LA HORA
DE LA VERDAD
Estaba
profundamente dormida cuando él llegó. No se apercibió de su presencia hasta
que sintió sus manos dibujando circulitos alrededor de su ombligo, la deliciosa
línea que conduce hacia el pubis y que a ella tanto le gustaba que le acariciasen.
Sintió
desde el primer momento el sospechoso aroma, pero era tal la ternura de sus
dedos, hacía tanto tiempo que no la hacía sentir de esa manera, que se dejó
llevar sin una sola queja. Él continuó, una interminable serie de caricias,
como al principio, cuando eran novios y conseguían escaparse juntos y pasaban
la noche besándose, tocándose, haciéndose el amor y luego durmiéndose en brazos
uno del otro para experimentar, de madrugada, el inmenso placer de despertarse
al contacto de unas manos, con la piel encendida, el vello erizado, el cuerpo
expectante… Luego ya llegaron los años de vida en común con su rutina, sus
niños, sus hipotecas y sus movidas… Y apenas nada de tiempo para el disfrute
del otro. Y la agonía de los siete últimos meses, después del comienzo del año,
con ese cambio suyo, esa decisión que había transformado sus vidas, que los había
conducido poco a poco al borde de la ruptura: su ansiedad, su irritabilidad,
todas esas manías que había adquirido de repente; esa obsesión por levantarse
los domingos al punto de la mañana e irse a hacer deporte. Y lo huraño que se
estaba volviendo: desde el momento en que comenzó todo, había ido recortando
todas sus salidas hasta convertirse prácticamente en un ermitaño. Ya no quedaba
con sus amigos en la peña para ver los partidos, ya no salían los sábados a
tomar unas cañas, ya no se acercaban los domingos por la mañana al centro a
sentarse en una terraza a comer calamares y croquetas… Y casi mejor, porque cuando
alguien los invitaba él acababa enfadándose por cualquier tontería y montando
tal bronca que, fiablemente, ella tenía que echar mano de toda su diplomacia,
cogerlo por el brazo y llevárselo a casa.
Las
manos de él la enlazaban ahora por la espalda, dulce, delicadamente, buscando
la posición que a ella más le gustaba mientras le mordía el cuello y le
susurraba al oído “Te quiero, te quiero… Se acabó, te lo juro, se acabó todo”.
Ella
buscó su boca para silenciarla con un beso y se dejó llevar… como al principio…
lenta, silenciosamente, sin pensar el las luces parpadeantes del reloj que le
anunciaban, maliciosas, que aquella iba a ser una mañana horrible en el
trabajo.
Cuando
al fin se separaron, él la miró a los ojos con cierto temor y le dijo:
“Lo
siento mucho, cariño. He roto mi promesa. Esta tarde, después del trabajo, he
salido con un par de amigos.

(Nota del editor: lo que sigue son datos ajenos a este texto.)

File: src/fir_params.svh
/*
 * FIR filter sizing macros
 * data width, tap counts, product width and scale shift
 */
`ifndef FIR_PARAMS_SVH
`define FIR_PARAMS_SVH

// ******************************
// datapath widths
// ******************************

// sample width, also used for every internal add
`define FIR_DW 18

// full signed product of two samples
`define FIR_MULT_W 36

// ******************************
// filter shape
// ******************************

// total taps, odd length so there is one center tap
`define FIR_NTAPS 51

// mirrored pairs plus the center tap
`define FIR_NUNIQ 26

// arithmetic right shift applied to each product
`define FIR_SCALE 17

`endif

File: src/fir_pkg.sv
/*
 * shared FIR types: datapath word, sample, pair and product vectors
 * symmetric coefficient table
 */
`include "fir_params.svh"

package fir_pkg;

	// signed datapath word, elements of the vectors below stay signed
	typedef logic signed [`FIR_DW-1:0] word_t;

	// one sample with its strobe, 19 bits
	typedef struct packed {
		logic  valid;
		word_t data;
	} sample_t;

	// pre-added mirrored taps, index 25 is the bare center tap
	typedef struct packed {
		logic                    valid;
		word_t [`FIR_NUNIQ-1:0]  pair;
	} pair_vec_t;

	// scaled products, same order as the pairs
	typedef struct packed {
		logic                    valid;
		word_t [`FIR_NUNIQ-1:0]  prod;
	} prod_vec_t;

	// ******************************
	// coefficient table
	// ******************************

	// entry k weights taps k and 50-k, entry 25 the center tap
	localparam word_t COEFFS [`FIR_NUNIQ] = '{
		18'sd88,    18'sd0,     -18'sd97,   -18'sd197,
		-18'sd294,  -18'sd380,  -18'sd447,  -18'sd490,
		-18'sd504,  -18'sd481,  -18'sd420,  -18'sd319,
		-18'sd178,  18'sd0,     18'sd212,   18'sd451,
		18'sd710,   18'sd980,   18'sd1252,  18'sd1514,
		18'sd1756,  18'sd1971,  18'sd2147,  18'sd2278,
		18'sd2360,
		// peak of the impulse response
		18'sd2387
	};

endpackage
--- src/source/overlay_pkg.sv ---
package overlay_pkg;

    //////////////////////////////
    // basic types

    localparam int COORD_W = 16;

    typedef logic [COORD_W-1:0] coord_t;    // pixel or line number

    // one box record, x0 is the first field received
    typedef struct packed {
        coord_t x0;                         // left
        coord_t y0;                         // top
        coord_t x1;                         // right
        coord_t y1;                         // bottom
    } box_t;

    typedef logic [15:0] rgb565_t;          // r 15:11, g 10:5, b 4:0

    //////////////////////////////
    // overlay constants

    localparam int BYTES_PER_BOX = 8;       // msb first on the byte stream
    localparam int BORDER_MARGIN = 2;       // half width of an edge

    // outline colour
    localparam logic [7:0] MARK_R = 8'd255;
    localparam logic [7:0] MARK_G = 8'd0;
    localparam logic [7:0] MARK_B = 8'd0;

endpackage
--- src/source/box_loader.sv ---
`timescale 1ns/1ps

module box_loader #(
    parameter int NUM_BOXES = 24
) (
    input  logic                pix_clk,
    input  logic                rst_n_i,
    input  logic                rx_valid_i,
    input  logic [7:0]          rx_byte_i,
    output overlay_pkg::box_t   boxes_o [NUM_BOXES],
    output logic [NUM_BOXES-1:0] box_valid_o
);

    localparam int IDX_W = (NUM_BOXES > 1) ? $clog2(NUM_BOXES) : 1;
    localparam int CNT_W = $clog2(overlay_pkg::BYTES_PER_BOX);
    localparam int REC_W = $bits(overlay_pkg::box_t);

    localparam logic [IDX_W-1:0] IDX_LAST = IDX_W'(NUM_BOXES - 1);
    localparam logic [CNT_W-1:0] CNT_LAST = CNT_W'(overlay_pkg::BYTES_PER_BOX - 1);

    overlay_pkg::box_t  asm_q;
    overlay_pkg::box_t  asm_next;
    overlay_pkg::box_t  box_tab [NUM_BOXES];
    logic [CNT_W-1:0]   byte_cnt;
    logic [IDX_W-1:0]   box_idx;
    logic               rec_done;

    assign asm_next = {asm_q[REC_W-9:0], rx_byte_i};   // newest byte at the bottom
    assign rec_done = rx_valid_i && (byte_cnt == CNT_LAST);

    always_ff @(posedge pix_clk)
    begin
        if (rx_valid_i)
            asm_q <= asm_next;
        if (rec_done)
            box_tab[box_idx] <= asm_next;
    end

    always_ff @(posedge pix_clk or negedge rst_n_i)
    begin
        if (!rst_n_i)
        begin
            byte_cnt    <= '0;
            box_idx     <= '0;
            box_valid_o <= '0;          // nothing drawn until loaded
        end
        else if (rx_valid_i)
        begin
            if (rec_done)
            begin
                byte_cnt             <= '0;
                box_valid_o[box_idx] <= 1'b1;
                box_idx              <= (box_idx == IDX_LAST) ? '0 : box_idx + 1'b1;
            end
            else
                byte_cnt <= byte_cnt + 1'b1;
        end
    end

    assign boxes_o = box_tab;

endmodule
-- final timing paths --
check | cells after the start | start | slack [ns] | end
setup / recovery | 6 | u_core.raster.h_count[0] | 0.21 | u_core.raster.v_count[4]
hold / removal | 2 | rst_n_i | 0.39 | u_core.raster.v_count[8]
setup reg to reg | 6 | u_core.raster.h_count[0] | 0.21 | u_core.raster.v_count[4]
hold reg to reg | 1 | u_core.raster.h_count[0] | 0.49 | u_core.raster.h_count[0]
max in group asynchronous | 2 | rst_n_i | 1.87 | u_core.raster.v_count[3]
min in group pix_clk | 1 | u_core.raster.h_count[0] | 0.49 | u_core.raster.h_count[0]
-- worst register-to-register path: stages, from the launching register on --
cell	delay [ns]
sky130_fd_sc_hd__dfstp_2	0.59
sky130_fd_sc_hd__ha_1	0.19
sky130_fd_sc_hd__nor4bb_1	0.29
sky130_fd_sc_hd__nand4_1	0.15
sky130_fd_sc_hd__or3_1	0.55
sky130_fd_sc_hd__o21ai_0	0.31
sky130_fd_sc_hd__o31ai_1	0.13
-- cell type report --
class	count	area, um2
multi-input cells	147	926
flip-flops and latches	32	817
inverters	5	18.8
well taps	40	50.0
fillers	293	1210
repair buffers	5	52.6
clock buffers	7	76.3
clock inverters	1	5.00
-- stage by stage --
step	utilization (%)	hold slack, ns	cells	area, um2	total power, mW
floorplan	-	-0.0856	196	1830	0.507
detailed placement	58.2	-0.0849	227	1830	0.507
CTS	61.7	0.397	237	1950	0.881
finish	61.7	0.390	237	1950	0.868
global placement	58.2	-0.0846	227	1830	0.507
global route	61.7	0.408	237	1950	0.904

Nos hemos tomado unas cañas y, en fin, estábamos
tan a gusto… ha sido como antes de empezar toda esta pesadilla: las bromas, las
anécdotas de la mili, las discusiones de fútbol…. una cosa ha llevado a la
otra… Hemos ido a casa de Enrique, ya sabes lo que pasa allí… cómo son, cómo se
ponen de cabezones. En fin, el alcohol, el ambiente, la charla… al final no he
podido resistirlo. Tanto me ha insistido su hermana que no me ha quedado otro
remedio que decir que sí… sólo por darle gusto. Pero el caso es que al primero
ha seguido el segundo, y al segundo el tercero…
Y
bueno, que he acabado fumándome medio paquete.”